Halfway around the world, nearly 6,000 miles from Flushing Meadows was a tennis event that 95 percent of the tennis reading public did not know about that took place just a few short weeks ago. The Maccabiah Games takes place in Israel every four years, one year after Olympic Competition, bringing more than 6,000 athletes from around the world to compete in Israel making it the third largest sporting event in the world behind the Olympics and Pan American Games. Among those 6,000 athletes are more than 300 athletes competing in tennis for gold, silver and bronze medals from many age groups.
This year, I was honored to be named one of the coaches for the American team for Grand Masters Tennis. With Head Coach Bob Litwin, we coached many senior players to 17 medals for them to bring back to the United States.
More importantly, our game has transcended tennis to bring people from the world over to compete on a high level and to share pride in their Jewish heritage.

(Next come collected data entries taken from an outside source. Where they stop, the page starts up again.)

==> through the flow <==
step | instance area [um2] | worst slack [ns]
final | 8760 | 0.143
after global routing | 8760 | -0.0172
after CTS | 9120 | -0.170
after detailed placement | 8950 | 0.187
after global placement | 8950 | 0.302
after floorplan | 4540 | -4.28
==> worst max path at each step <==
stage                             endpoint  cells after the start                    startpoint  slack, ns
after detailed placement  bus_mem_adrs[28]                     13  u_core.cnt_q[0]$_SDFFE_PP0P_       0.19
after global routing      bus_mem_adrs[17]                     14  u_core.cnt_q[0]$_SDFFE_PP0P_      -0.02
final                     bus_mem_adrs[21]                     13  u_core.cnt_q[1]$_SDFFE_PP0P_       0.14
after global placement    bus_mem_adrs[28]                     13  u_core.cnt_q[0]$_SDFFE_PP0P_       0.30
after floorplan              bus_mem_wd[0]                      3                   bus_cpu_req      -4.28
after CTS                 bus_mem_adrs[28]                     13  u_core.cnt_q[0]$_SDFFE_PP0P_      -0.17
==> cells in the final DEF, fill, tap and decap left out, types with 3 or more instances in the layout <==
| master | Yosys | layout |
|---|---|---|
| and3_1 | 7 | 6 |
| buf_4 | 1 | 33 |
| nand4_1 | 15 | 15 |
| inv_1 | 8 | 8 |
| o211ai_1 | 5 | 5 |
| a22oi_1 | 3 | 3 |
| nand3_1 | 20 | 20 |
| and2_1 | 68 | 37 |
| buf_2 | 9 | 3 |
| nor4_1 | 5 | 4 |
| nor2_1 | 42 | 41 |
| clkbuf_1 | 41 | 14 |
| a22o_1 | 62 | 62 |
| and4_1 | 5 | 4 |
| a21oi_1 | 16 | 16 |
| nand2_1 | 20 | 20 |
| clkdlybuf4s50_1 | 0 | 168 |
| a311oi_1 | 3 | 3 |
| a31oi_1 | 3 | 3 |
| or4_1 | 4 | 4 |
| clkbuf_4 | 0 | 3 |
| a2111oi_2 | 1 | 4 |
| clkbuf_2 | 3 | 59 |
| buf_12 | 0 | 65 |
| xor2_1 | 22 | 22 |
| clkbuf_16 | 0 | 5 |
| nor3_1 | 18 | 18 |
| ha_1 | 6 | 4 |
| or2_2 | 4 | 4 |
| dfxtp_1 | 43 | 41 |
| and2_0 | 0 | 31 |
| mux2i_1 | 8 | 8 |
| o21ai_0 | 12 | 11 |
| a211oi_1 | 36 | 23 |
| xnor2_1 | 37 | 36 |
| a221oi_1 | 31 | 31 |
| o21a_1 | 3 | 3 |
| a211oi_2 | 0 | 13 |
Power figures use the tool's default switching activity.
**src/rtl/event_capture.sv**
```systemverilog
// event_capture
//   Debounces an asynchronous pin, detects qualified edges of the debounced
//   level and reports them to a CPU as a level interrupt plus a status byte.
//
// Ports
//   clk_i    system clock, rising edge
//   rst_ni   asynchronous active-low reset
//   pin_i    raw external input, asynchronous to clk_i
//   ctrl_i   control byte held as a level by the CPU
//              [0] ack (rising edge)   [1] clear (rising edge)
//              [2] enable              [4:3] edge select 00 rise/01 fall/10 both/11 none
//   data_o   registered status: {pending, stable, count[5:0]};
//            while ctrl_i == 8'h00 bit 7 shows the overflow flag instead
//   irq_o    interrupt request, equals the registered pending flag
module event_capture #(
  parameter int unsigned DEBOUNCE = 4
) (
  input  logic       clk_i,
  input  logic       rst_ni,
  input  logic       pin_i,
  input  logic [7:0] ctrl_i,
  output logic [7:0] data_o,
  output logic       irq_o
);

  localparam logic [3:0] CNT_LAST = 4'(DEBOUNCE - 1);

  logic       s1_q, s2_q;
  logic       stable_q, stable_d;
  logic [3:0] cnt_q, cnt_d;
  logic [1:0] ctrl_prev_q;
  logic       pending_q, pending_d;
  logic [5:0] count_q, count_d;
  logic       ovf_q, ovf_d;
  logic [7:0] data_q, data_d;

  logic differ, flip, edge_ok, evt, ack, clr;

  always_comb begin
    differ   = s2_q ^ stable_q;
    flip     = differ && (cnt_q == CNT_LAST);
    cnt_d    = (!differ || flip) ? 4'd0 : cnt_q + 4'd1;
    stable_d = stable_q ^ flip;

    // stable_q is the level before the flip, so a 0 here means a rising edge
    case (ctrl_i[4:3])
      2'b00:   edge_ok = ~stable_q;
      2'b01:   edge_ok = stable_q;
      2'b10:   edge_ok = 1'b1;
      default: edge_ok = 1'b0;
    endcase
    evt = flip & ctrl_i[2] & edge_ok;

    ack = ctrl_i[0] & ~ctrl_prev_q[0];
    clr = ctrl_i[1] & ~ctrl_prev_q[1];

    // A simultaneous event wins over ack
    if (evt)      pending_d = 1'b1;
    else if (ack) pending_d = 1'b0;
    else          pending_d = pending_q;

    // Clear zeroes first, then a simultaneous event still counts once
    if (clr) begin
      count_d = evt ? 6'd1 : 6'd0;
      ovf_d   = 1'b0;
    end else if (evt) begin
      count_d = (count_q == 6'd63) ? 6'd63 : count_q + 6'd1;
      ovf_d   = ovf_q | (count_q == 6'd63);
    end else begin
      count_d = count_q;
      ovf_d   = ovf_q;
    end

    // Overflow is only exposed while the CPU writes an all-zero control byte
    data_d = {(ctrl_i == 8'h00) ? ovf_d : pending_d, stable_d, count_d};
  end

  always_ff @(posedge clk_i or negedge rst_ni) begin
    if (!rst_ni) begin
      s1_q        <= 1'b0;
      s2_q        <= 1'b0;
      stable_q    <= 1'b0;
      cnt_q       <= 4'd0;
      ctrl_prev_q <= 2'b00;
      pending_q   <= 1'b0;
      count_q     <= 6'd0;
      ovf_q       <= 1'b0;
      data_q      <= 8'h00;
    end else begin
      s1_q        <= pin_i;
      s2_q        <= s1_q;
      stable_q    <= stable_d;
      cnt_q       <= cnt_d;
      ctrl_prev_q <= ctrl_i[1:0];
      pending_q   <= pending_d;
      count_q     <= count_d;
      ovf_q       <= ovf_d;
      data_q      <= data_d;
    end
  end

  assign data_o = data_q;
  assign irq_o  = pending_q;

endmodule

```
**config.mk**
```make
export PLATFORM = sky130hd
export DESIGN_NAME = event_capture
export DESIGN_NICKNAME = d
export VERILOG_FILES = /design/src/rtl/event_capture.sv
export SDC_FILE = /design/constraint.sdc
export NUM_CORES = 1
export LEC_CHECK = 0
export BUFFER_PORTS_ARGS = -buffer_cell sky130_fd_sc_hd__buf_2
export CORE_AREA = 4 4 49 51
export CTS_CLUSTER_SIZE = 12
export DETAILED_ROUTE_END_ITERATION = 10
export DIE_AREA = 0 0 53 55
export PLACE_DENSITY = 0.62
export SYNTH_ARGS = -nofsm -noshare
export SYNTH_HDL_FRONTEND = slang
export SYNTH_SLANG_ARGS = --single-unit
```
**constraint.sdc**
```tcl
create_clock -name clk_i -period 3.6 [get_ports clk_i]
set_clock_uncertainty 0.15 [all_clocks]
set_input_delay 0.72 -clock clk_i [delete_from_list [all_inputs] [get_ports clk_i]]
set_output_delay 0.72 -clock clk_i [all_outputs]
set_load 0.01 [all_outputs]
```
==> metrics <==
outcome=finished clean; WS Path Type=in -> reg; pwr dens=about 460 mW/mm2; first-pass GRT wire length=2830 um; Via density=~5.2; Setup-failing EPs final=0; Max Used Layer=met4; Synth Area in Compound Gates=between 10% and 20%; crit path from=ctrl_i[3]; FF-to-FF Start=s2_q; proportion of layout cells with a drive suffix above 1=between 30 and 40%; DRC viols=0; Nets=110; CTS max path bufs=2; Post-synth EDFFs=0; P&R area growth vs syn=17.5%; final hold violations=0; CTS buffer count=3; Simple-Gate Fraction of Synth Area=21.8%; H-tree Lvls=1; post-CTS resize count=0; Filler cells=189; routed len/inst=between 10 and 15 um; Post-Syn Area=838 um2; post-synthesis instance total=75; Post-synth top flop=dfrtp_1; Required @ worst endpoint=3.61 ns; RSZ-0062 raised after global routing=no; vias in the first global route=627; Port Buffers=19; min cycle time layout=around 2 ns; crit share post-route=55.5%; Synth top area share=53.7%; YS warnings=0; CTS clock-pin slew for the worst setup and hold paths=0.10 ns; root buf cell=clkbuf_4; worst skew pair latency=approximately 0.28 ns; relative max-transition margin=44.3%; syn nets=88; FF/Latch Area=450 um2; leakage=0.517 nW; Synth Area in XOR/XNOR=3.13%; TritonCTS clock tree=yes; Max VDD drop=0.000325 V; Initial Utilization=43.2%; Iter 0 DRT Violations=5; initial antenna violation count=0; multiplexer share of the synthesized area=2.69%; M1 WL=792 um; Synth area leaders=dfrtp_1 54%, nor2_1 3.1%, ha_1 3.0%; Placed Cells=119; routed vias=637; Yosys cell types=37; Max Slew Vio Count=0; final WL=roughly 1600 um; CP delay by family, top=compound AO/OA/AOI/OAI gates; Critical Path Fanout Max=11; Post-CTS Setup Inserts=0; crit path buf inv count=1; asr flop ratio synth=100%; total gr overflow=0; final cell count without fillers=123; # rows=16; Die Width=53 um; register area share after synthesis=53.7%; largest family of logic cells by synthesized area=simple AND/OR/NAND/NOR gates; Fmax=roughly 500 MHz; wire length on met2=678 um; CP peak stage delay=0.63 ns; arrival time worst endpoint=2.01 ns; largest net degree at the start of global routing=19; Avg Synthesized Cell Area=11.2 um2; hold_buf cts=0; Worst path slowest cell=o22ai_1; area occupied by multi-input gates=354 um2; Post-Route Setup TNS=0 ns; crit end category=register; GRT Util Overall=~13%; Max Cap Viol=0; crit path cell chain=buf_2 -> xnor2_1 -> o22ai_1 -> and2_2 -> a311oi_1; DRT Pass-1 Iters=4; Worst Tran Pin Value=0.835 ns; die area=0.00292 mm2; antenna cells=0; core area=around 0.0019 mm2; Worst Hold Class=in -> async; placer congestion estimate=0.736; # clock sinks=18; Post-Synth Adder-Cell Area=2.99%; startpoint types=input pin; Final ANT Viol Nets=0; post-synth top area cell=dfrtp_1; met3 wire length=75 um; synthesized flop and latch total=18; Top Ports=20; Chip Height=55 um
==> logic make-up after synthesis <==
kind of cell,count (synthesis)
flops,18
fa+ha+maj,2
mux,2
buf+inv,5
simple gates,32
compound gates,13
xor+xnor,3
==> cell usage after synthesis (2+ instances only) <==
| cell | count |
|---|---|
| inv_1 | 2 |
| ha_1 | 2 |
| nor2_1 | 7 |
| mux2_2 | 2 |
| a31oi_1 | 2 |
| nor4_1 | 2 |
| nand3_1 | 2 |
| nand2_1 | 6 |
| xnor2_1 | 2 |
| a21oi_1 | 2 |
| buf_4 | 2 |
| nand2b_1 | 2 |
| dfrtp_1 | 18 |
==> worst register-to-register path: stages, from the launching register on <==
cell      delay (ns)
dfrtp_1         0.41
nand2b_1        0.17
o22ai_1         0.66
and2_2          0.33
a311oi_1        0.09
==> cell type report <==
| cell class | count | area share (%) |
|---|---|---|
| clock buffers | 4 | 3.68 |
| repair buffers | 20 | 10.4 |
| multi-input cells | 52 | 36.0 |
| inverters | 2 | 0.762 |
| well taps | 27 | 3.43 |
| flip-flops and latches | 18 | 45.7 |
==> registers in the layout, indices dropped and copies added (netlist names), named ones only <==
signal,count
data_o,7
s2_q,1
ovf_q,1
irq_o,1
cnt_q,4
s1_q,1
ctrl_prev_q,2
==> metrics by stage <==
| step | power, mW | cell area [um2] | setup WS (ns) | utilization, % | hold slack [ns] |
|---|---|---|---|---|---|
| floorplan | 0.320 | 838 | 1.76 | - | 0.181 |
| global placement | 0.338 | 948 | 1.42 | 48.8 | 0.192 |
| detailed placement | 0.341 | 948 | 1.36 | 48.8 | 0.186 |
| CTS | 0.461 | 985 | 1.67 | 50.7 | 0.203 |
| global route | 0.495 | 985 | 1.47 | 50.7 | 0.198 |
| finish | 0.456 | 985 | 1.60 | 50.7 | 0.195 |
==> report_power, final <==
group | total [mW] | switching (mW) | internal (mW) | leakage [nW]
Sequential | 0.243 | 0.0174 | 0.225 | 0.238
Combinational | 0.0938 | 0.0511 | 0.0427 | 0.258
Clock | 0.120 | 0.0583 | 0.0615 | 0.0210
Total | 0.456 | 0.127 | 0.330 | 0.517
==> layer usage <==
| metal | global-route usage (%) | vias up |
|---|---|---|
| met3 | 2.41 | 2 |
| met2 | 19.8 | 15 |
| met1 | 19.1 | 302 |
| met5 | 0 | - |
| met4 | 6.38 | 0 |
| li1 | - | 318 |
==> cell usage in the layout (no fill, tap or decap), types with 2 or more instances in the layout <==
cell type	n
buf_2	19
nand2b_1	2
dfrtp_1	18
xnor2_1	2
mux2_2	2
nor4_1	2
a31oi_1	2
a21oi_1	2
nor2_1	7
clkbuf_4	3
nand2_1	6
nand3_1	2
inv_1	2
ha_1	2
==> worst paths after layout <==
| check | slack (ns) | to | cells past startpoint |
|---|---|---|---|
| max | 1.60 | data_o[2] | 5 |
| min | 0.19 | ctrl_prev_q[0] | 1 |
| max reg2reg | 1.68 | data_o[2] | 4 |
| min reg2reg | 0.22 | s2_q | 0 |
| max in group asynchronous | 2.82 | data_o[5] | 1 |
| min in group clk_i | 0.22 | s2_q | 0 |
Power figures use the tool's default switching activity.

Tennis is the tool used to show the world that people, although of the same religion still coming from different cultures, can put aside their differences and compete inside the lines. The rules of tennis are the same all over the world, and a racquet and ball are the instruments used to communicate in a way which is understood by all.
We watch our four major Grand Slams every year, and each Slam has a level of anticipation which always seems different from the previous year. Who will emerge the champion … who will be upset … what newcomers will emerge? Many questions need to be answered, and after two weeks of heated competition, they are.
However, with little fanfare other than in the world of the Maccabiah Games athletes, is a tennis competition that needs to have a footnote in the world’s stage. The United States tennis players marched into a stadium with over 40,000 spectators to rousing applause and with an entertainment spectacle as thrilling as any Olympic Games or Super Bowl. They competed in the hot Middle-Eastern sun every day in thrilling matches and hardly anyone in the States knew this event was taking place. It was thrilling and every bit as worthy of any world-renowned competition because it was just that, "an international competition.”
Many thanks to those who went abroad for two weeks and represented their country and heritage and played the game we love.